[Saved entries]
==> src/rtl/dsp_arith_pkg.sv <==
// dsp_arith_pkg: shared arithmetic helpers for the DSP datapath (adder tree sizing, signed saturation).
package dsp_arith_pkg;
   localparam int SUM_TREE_MAX_IN = 16;
   localparam int MAX_W = 128;
   function automatic int clog2(input int n);
      int r = 0;
      for (int v = n - 1; v > 0; v >>= 1) r++;
      return r;
   endfunction
   // Element count at tree level s: ceil(n / 2^s).
   function automatic int level_cnt(input int n, input int s);
      return (n + (1 << s) - 1) >> s;
   endfunction
   function automatic logic signed [MAX_W-1:0] sat_signed(input logic signed [MAX_W-1:0] value, input int width);
      logic signed [MAX_W-1:0] hi, lo;
      hi = (MAX_W'(1) <<< (width - 1)) - 1;
      lo = -hi - 1;
      return (value > hi) ? hi : (value < lo) ? lo : value;
   endfunction
endpackage

==> src/rtl/pipelined_sum_tree_if.sv <==
// pipelined_sum_tree_if: valid/ready operand and result bundle for the pipelined sum tree.
interface pipelined_sum_tree_if #(parameter int DATA_W = 64, parameter int NUM_IN = 4);
   logic [NUM_IN*DATA_W-1:0] in_data;
   logic in_valid;
   logic in_ready;
   logic [DATA_W-1:0] out_data;
   logic out_ovf;
   logic out_valid;
   logic out_ready;
   modport master (output in_data, in_valid, out_ready, input in_ready, out_data, out_ovf, out_valid);
   modport slave (input in_data, in_valid, out_ready, output in_ready, out_data, out_ovf, out_valid);
endinterface

==> src/rtl/sum_tree_level.sv <==
// sum_tree_level: one registered pairwise-add level; an odd leftover element passes through registered.
module sum_tree_level
   import dsp_arith_pkg::*;
#(
   parameter int N_IN = 2,
   parameter int W = 66
) (
   input  logic clk,
   input  logic rst_n,
   input  logic en,
   input  logic in_valid,
   input  logic [N_IN*W-1:0] in_data,
   output logic out_valid,
   output logic [level_cnt(N_IN, 1)*W-1:0] out_data
);
   localparam int N_OUT = level_cnt(N_IN, 1);
   logic [N_OUT*W-1:0] pair, sum_d, sum_q;
   logic valid_d, valid_q;
   for (genvar j = 0; j < N_OUT; j++) begin : g_pair
      if (2*j + 1 < N_IN) begin : g_add
         assign pair[j*W +: W] = in_data[2*j*W +: W] + in_data[(2*j+1)*W +: W];
      end else begin : g_pass
         assign pair[j*W +: W] = in_data[2*j*W +: W];
      end
   end
   always_comb begin
      sum_d = en ? pair : sum_q;
      valid_d = en ? in_valid : valid_q;
   end
   always_ff @(posedge clk or negedge rst_n) begin
      if (!rst_n) begin
         sum_q <= '0;
         valid_q <= 1'b0;
      end else begin
         sum_q <= sum_d;
         valid_q <= valid_d;
      end
   end
   assign out_data = sum_q;
   assign out_valid = valid_q;
endmodule

==> src/rtl/pipelined_sum_tree.sv <==
// pipelined_sum_tree: NUM_IN-operand signed adder tree, LAT registered levels, global-stall valid/ready.
// Define SUM_TREE_SAT_EN to saturate out_data on overflow instead of wrapping.
module pipelined_sum_tree
   import dsp_arith_pkg::*;
#(
   parameter int DATA_W = 64,
   parameter int NUM_IN = 4
) (
   input logic clk,
   input logic rst_n,
   pipelined_sum_tree_if.slave bus
);
   localparam int LAT = (clog2(NUM_IN) > 1) ? clog2(NUM_IN) : 1;
   localparam int FW = DATA_W + LAT;
   logic adv;
   logic [NUM_IN*FW-1:0] ext;
   logic [NUM_IN*FW-1:0] lvl [LAT+1];
   logic vld [LAT+1];
   logic signed [FW-1:0] sum;
   logic signed [MAX_W-1:0] sum_x, sat;
   assign adv = bus.out_ready | ~vld[LAT];
   assign bus.in_ready = adv;
   // Widening by LAT bits up front keeps every partial sum exact.
   for (genvar k = 0; k < NUM_IN; k++) begin : g_ext
      assign ext[k*FW +: FW] = {{LAT{bus.in_data[k*DATA_W + DATA_W - 1]}}, bus.in_data[k*DATA_W +: DATA_W]};
   end
   assign lvl[0] = ext;
   assign vld[0] = bus.in_valid;
   for (genvar s = 0; s < LAT; s++) begin : g_lvl
      localparam int NI = level_cnt(NUM_IN, s);
      localparam int NO = level_cnt(NUM_IN, s + 1);
      logic [NO*FW-1:0] lvl_sum;
      sum_tree_level #(.N_IN(NI), .W(FW)) u_lvl (
         .clk(clk),
         .rst_n(rst_n),
         .en(adv),
         .in_valid(vld[s]),
         .in_data(lvl[s][NI*FW-1:0]),
         .out_valid(vld[s+1]),
         .out_data(lvl_sum)
      );
      assign lvl[s+1] = (NUM_IN*FW)'(lvl_sum);
   end
   assign sum = lvl[LAT][FW-1:0];
   assign sum_x = MAX_W'(sum);
   assign sat = sat_signed(sum_x, DATA_W);
   assign bus.out_valid = vld[LAT];
   assign bus.out_ovf = sat != sum_x;
`ifdef SUM_TREE_SAT_EN
   assign bus.out_data = sat[DATA_W-1:0];
`else
   assign bus.out_data = sum[DATA_W-1:0];
`endif
endmodule
File: src/rtl/sync_lane_pkg.sv
// Shared types and constants for the synchronizer lane arbiter.
package sync_lane_pkg;

  localparam int MAX_NREQ = 8;

  typedef enum logic [2:0] {
    ST_IDLE   = 3'd0,
    ST_START  = 3'd1,
    ST_DATA   = 3'd2,
    ST_PARITY = 3'd3,
    ST_GAP    = 3'd4
  } state_e;

  // Cycles from the first START cycle through the ack cycle, inclusive.
  function automatic int frame_cycles(input int w, input int hold, input int gap, input bit parity);
    return (w + 1 + (parity ? 1 : 0)) * hold + gap;
  endfunction

endpackage

File: src/rtl/sync_lane_arbiter_rr_arbiter.sv
// Round-robin picker: first requester at or after ptr_i, as one-hot and index.
module rr_arbiter
  import sync_lane_pkg::*;
#(
  parameter int NREQ = 4
) (
  input  logic [NREQ-1:0] req_i,
  input  logic [2:0]      ptr_i,
  output logic [NREQ-1:0] gnt_o,
  output logic [2:0]      idx_o,
  output logic            any_o
);

  logic [NREQ-1:0] rot;
  logic [2:0]      pos;
  logic [3:0]      sum;

  // Rotate so ptr_i lands at bit 0; lowest set bit is then the winner.
  always_comb begin
    rot   = NREQ'({req_i, req_i} >> ptr_i);
    pos   = '0;
    any_o = 1'b0;
    for (int k = NREQ - 1; k >= 0; k--) begin
      if (rot[k]) begin
        pos   = 3'(k);
        any_o = 1'b1;
      end
    end
    sum = {1'b0, ptr_i} + {1'b0, pos};
    if (sum >= 4'(NREQ)) sum = sum - 4'(NREQ);
    idx_o = sum[2:0];
    gnt_o = '0;
    for (int i = 0; i < NREQ; i++) gnt_o[i] = any_o && (idx_o == 3'(i));
  end

endmodule
**src/rtl/step_sequencer.sv**
```systemverilog
// Command-driven step sequencer: issues single-cycle din pulses to the 2-bit
// stepped counter and tracks a mirror of its value, steps issued and abort status.
module step_sequencer #(
    parameter int unsigned CNT_W = 2,
    parameter int unsigned LEN_W = 8,
    parameter int unsigned GAP_W = 4
) (
    input  logic             clk,
    input  logic             reset,
    input  logic             i_cmd_valid,
    output logic             o_cmd_ready,
    input  logic [LEN_W-1:0] i_cmd_len,
    input  logic [GAP_W-1:0] i_cmd_gap,
    input  logic             i_abort,
    output logic             o_step,
    output logic [CNT_W-1:0] o_count_mirror,
    output logic             o_wrap,
    output logic             o_busy,
    output logic             o_done,
    output logic             o_aborted,
    output logic [LEN_W-1:0] o_steps_done
);

    localparam logic [CNT_W-1:0] MIRROR_MAX = '1;

    typedef enum logic [1:0] {
        ST_IDLE,
        ST_STEP,
        ST_GAP,
        ST_DONE
    } state_t;

    state_t             r_state;
    logic [LEN_W-1:0]   r_remaining;
    logic [GAP_W-1:0]   r_gap;
    logic [GAP_W-1:0]   r_gap_cnt;
    logic [CNT_W-1:0]   r_mirror;
    logic [LEN_W-1:0]   r_steps_done;
    logic               r_cmd_ready;
    logic               r_step;
    logic               r_wrap;
    logic               r_busy;
    logic               r_done;
    logic               r_aborted;

    logic [CNT_W-1:0]   w_mirror_inc;

    assign w_mirror_inc = r_mirror + CNT_W'(1);

    // State and all outputs advance together; outputs are set for the state being entered.
    always_ff @(posedge clk) begin
        if (reset) begin
            r_state      <= ST_IDLE;
            r_remaining  <= '0;
            r_gap        <= '0;
            r_gap_cnt    <= '0;
            r_mirror     <= '0;
            r_steps_done <= '0;
            r_cmd_ready  <= 1'b1;
            r_step       <= 1'b0;
            r_wrap       <= 1'b0;
            r_busy       <= 1'b0;
            r_done       <= 1'b0;
            r_aborted    <= 1'b0;
        end else begin
            r_step <= 1'b0;
            r_wrap <= 1'b0;
            r_done <= 1'b0;

            case (r_state)
                ST_IDLE: begin
                    if (i_cmd_valid) begin
                        r_remaining  <= i_cmd_len;
                        r_gap        <= i_cmd_gap;
                        r_steps_done <= '0;
                        r_aborted    <= 1'b0;
                        r_cmd_ready  <= 1'b0;
                        if (i_cmd_len == '0) begin
                            r_state <= ST_DONE;
                            r_done  <= 1'b1;
                        end else begin
                            r_state <= ST_STEP;
                            r_step  <= 1'b1;
                            r_busy  <= 1'b1;
                            r_wrap  <= (r_mirror == MIRROR_MAX);
                        end
                    end
                end

                ST_STEP: begin
                    // The pulse on the output this cycle is always counted, even under abort.
                    r_mirror     <= w_mirror_inc;
                    r_steps_done <= r_steps_done + LEN_W'(1);
                    r_remaining  <= r_remaining - LEN_W'(1);
                    if (i_abort || (r_remaining == LEN_W'(1))) begin
                        r_state   <= ST_DONE;
                        r_done    <= 1'b1;
                        r_busy    <= 1'b0;
                        r_aborted <= i_abort;
                    end else if (r_gap == '0) begin
                        r_step <= 1'b1;
                        r_wrap <= (w_mirror_inc == MIRROR_MAX);
                    end else begin
                        r_state   <= ST_GAP;
                        r_gap_cnt <= r_gap;
                    end
                end

                ST_GAP: begin
                    if (i_abort) begin
                        r_state   <= ST_DONE;
                        r_done    <= 1'b1;
                        r_busy    <= 1'b0;
                        r_aborted <= 1'b1;
                    end else if (r_gap_cnt == GAP_W'(1)) begin
                        r_state <= ST_STEP;
                        r_step  <= 1'b1;
                        r_wrap  <= (r_mirror == MIRROR_MAX);
                    end else begin
                        r_gap_cnt <= r_gap_cnt - GAP_W'(1);
                    end
                end

                ST_DONE: begin
                    r_state     <= ST_IDLE;
                    r_cmd_ready <= 1'b1;
                end

                default: begin
                    r_state     <= ST_IDLE;
                    r_cmd_ready <= 1'b1;
                    r_busy      <= 1'b0;
                end
            endcase
        end
    end

    assign o_cmd_ready    = r_cmd_ready;
    assign o_step         = r_step;
    assign o_count_mirror = r_mirror;
    assign o_wrap         = r_wrap;
    assign o_busy         = r_busy;
    assign o_done         = r_done;
    assign o_aborted      = r_aborted;
    assign o_steps_done   = r_steps_done;

endmodule

```
===== src/rtl/vscale_fetch_queue_pkg.sv =====
// vscale_fetch_queue_pkg: shared fetch constants (instruction width, XPR length, NOP encoding)
package vscale_fetch_queue_pkg;
  localparam int XPR_LEN = 32;
  localparam int INST_WIDTH = 32;
  localparam logic [INST_WIDTH-1:0] RV_NOP = 32'h00000013;
endpackage


===== src/rtl/vscale_fetch_fifo.sv =====
// vscale_fetch_fifo: DEPTH-entry sync FIFO with flush; ports clk, reset_n, flush, push/wdata, pop/rdata, full, empty, count
module vscale_fetch_fifo #(
  parameter int WIDTH = 65,
  parameter int DEPTH = 4,
  localparam int AW = $clog2(DEPTH)
)(
  input  logic             clk,
  input  logic             reset_n,
  input  logic             flush,
  input  logic             push,
  input  logic [WIDTH-1:0] wdata,
  input  logic             pop,
  output logic [WIDTH-1:0] rdata,
  output logic             full,
  output logic             empty,
  output logic [AW:0]      count
);
  logic [WIDTH-1:0] mem [DEPTH];
  logic [AW-1:0] rd_ptr, wr_ptr;
  assign rdata = mem[rd_ptr];
  assign full = count == (AW+1)'(DEPTH);
  assign empty = count == '0;
  always_ff @(posedge clk)
    if (push) mem[wr_ptr] <= wdata;
  always_ff @(posedge clk)
    if (!reset_n || flush) begin
      rd_ptr <= '0;
      wr_ptr <= '0;
      count <= '0;
    end else begin
      rd_ptr <= rd_ptr + AW'(pop);
      wr_ptr <= wr_ptr + AW'(push);
      count <= count + (AW+1)'(push) - (AW+1)'(pop);
    end
endmodule
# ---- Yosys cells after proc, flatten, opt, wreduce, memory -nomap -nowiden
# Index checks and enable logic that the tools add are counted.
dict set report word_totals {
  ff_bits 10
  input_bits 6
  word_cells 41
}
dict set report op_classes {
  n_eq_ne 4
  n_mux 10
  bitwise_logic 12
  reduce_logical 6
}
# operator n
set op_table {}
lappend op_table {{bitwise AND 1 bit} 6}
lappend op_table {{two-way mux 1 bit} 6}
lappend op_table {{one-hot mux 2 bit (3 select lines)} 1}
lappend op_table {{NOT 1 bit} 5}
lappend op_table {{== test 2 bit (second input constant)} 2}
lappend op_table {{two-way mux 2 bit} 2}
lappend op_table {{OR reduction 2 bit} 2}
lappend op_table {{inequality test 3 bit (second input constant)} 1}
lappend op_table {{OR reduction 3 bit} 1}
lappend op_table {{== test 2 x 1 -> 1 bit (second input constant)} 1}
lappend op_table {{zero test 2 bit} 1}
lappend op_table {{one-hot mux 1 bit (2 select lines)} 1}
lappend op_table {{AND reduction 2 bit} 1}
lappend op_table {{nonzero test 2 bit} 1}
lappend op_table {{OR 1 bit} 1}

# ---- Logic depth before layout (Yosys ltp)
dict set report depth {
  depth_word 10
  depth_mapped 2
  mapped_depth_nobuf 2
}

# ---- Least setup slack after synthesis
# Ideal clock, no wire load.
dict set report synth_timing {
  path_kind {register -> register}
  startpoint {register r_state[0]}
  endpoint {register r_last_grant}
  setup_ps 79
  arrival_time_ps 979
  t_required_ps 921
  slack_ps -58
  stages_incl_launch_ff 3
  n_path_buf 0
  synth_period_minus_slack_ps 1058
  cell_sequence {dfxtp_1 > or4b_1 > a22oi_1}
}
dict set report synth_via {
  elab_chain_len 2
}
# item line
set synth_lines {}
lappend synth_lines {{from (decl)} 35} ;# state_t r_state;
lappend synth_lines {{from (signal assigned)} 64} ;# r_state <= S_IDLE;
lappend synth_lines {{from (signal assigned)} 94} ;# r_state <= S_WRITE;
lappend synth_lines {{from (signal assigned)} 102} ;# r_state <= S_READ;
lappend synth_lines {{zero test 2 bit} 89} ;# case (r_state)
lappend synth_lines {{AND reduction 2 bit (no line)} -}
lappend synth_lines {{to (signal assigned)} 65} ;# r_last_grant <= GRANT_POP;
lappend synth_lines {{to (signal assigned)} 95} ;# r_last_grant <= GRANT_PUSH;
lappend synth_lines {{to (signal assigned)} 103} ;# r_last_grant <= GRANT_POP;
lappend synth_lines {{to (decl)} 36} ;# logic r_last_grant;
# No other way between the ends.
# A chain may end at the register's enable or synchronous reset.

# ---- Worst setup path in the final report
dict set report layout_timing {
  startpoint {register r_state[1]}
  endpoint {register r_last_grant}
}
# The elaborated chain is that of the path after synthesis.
$ cat config.mk
export PLATFORM = sky130hd
export DESIGN_NAME = pulse_counter_multi
export DESIGN_NICKNAME = d
export VERILOG_FILES = /design/src/rtl/pulse_counter_multi.sv
export SDC_FILE = /design/constraint.sdc
export NUM_CORES = 1
export LEC_CHECK = 0
export ABC_CLOCK_PERIOD_IN_PS = 2700
export BUFFER_PORTS_ARGS = -buffer_cell sky130_fd_sc_hd__buf_2
export CELL_PAD_IN_SITES_DETAIL_PLACEMENT = 1
export CELL_PAD_IN_SITES_GLOBAL_PLACEMENT = 1
export CORE_AREA = 2 2 105 107
export CTS_CLUSTER_SIZE = 10
export DETAILED_ROUTE_END_ITERATION = 10
export DIE_AREA = 0 0 107 109
export PLACE_DENSITY_LB_ADDON = 0.1
export SETUP_SLACK_MARGIN = 0.4
export SLEW_MARGIN = 20
export SYNTH_ARGS = -nofsm -noshare
export SYNTH_HDL_FRONTEND = slang
export SYNTH_SLANG_ARGS = --single-unit
export TNS_END_PERCENT = 30
$ cat constraint.sdc
create_clock -name clk -period 2.7 [get_ports clk]
set_input_delay 0 -clock clk [delete_from_list [all_inputs] [get_ports clk]]
set_output_delay 0 -clock clk [all_outputs]
set_load 0.03 [all_outputs]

Task to carry out =>
Out of the data above, set down the lines from the one with "r_last_grant <= GRANT_PUSH;" to the one with "# No other way between the ends.", both included, exactly as written and with no additions.

Response to this exercise =>
lappend synth_lines {{to (signal assigned)} 95} ;# r_last_grant <= GRANT_PUSH;
lappend synth_lines {{to (signal assigned)} 103} ;# r_last_grant <= GRANT_POP;
lappend synth_lines {{to (decl)} 36} ;# logic r_last_grant;
# No other way between the ends.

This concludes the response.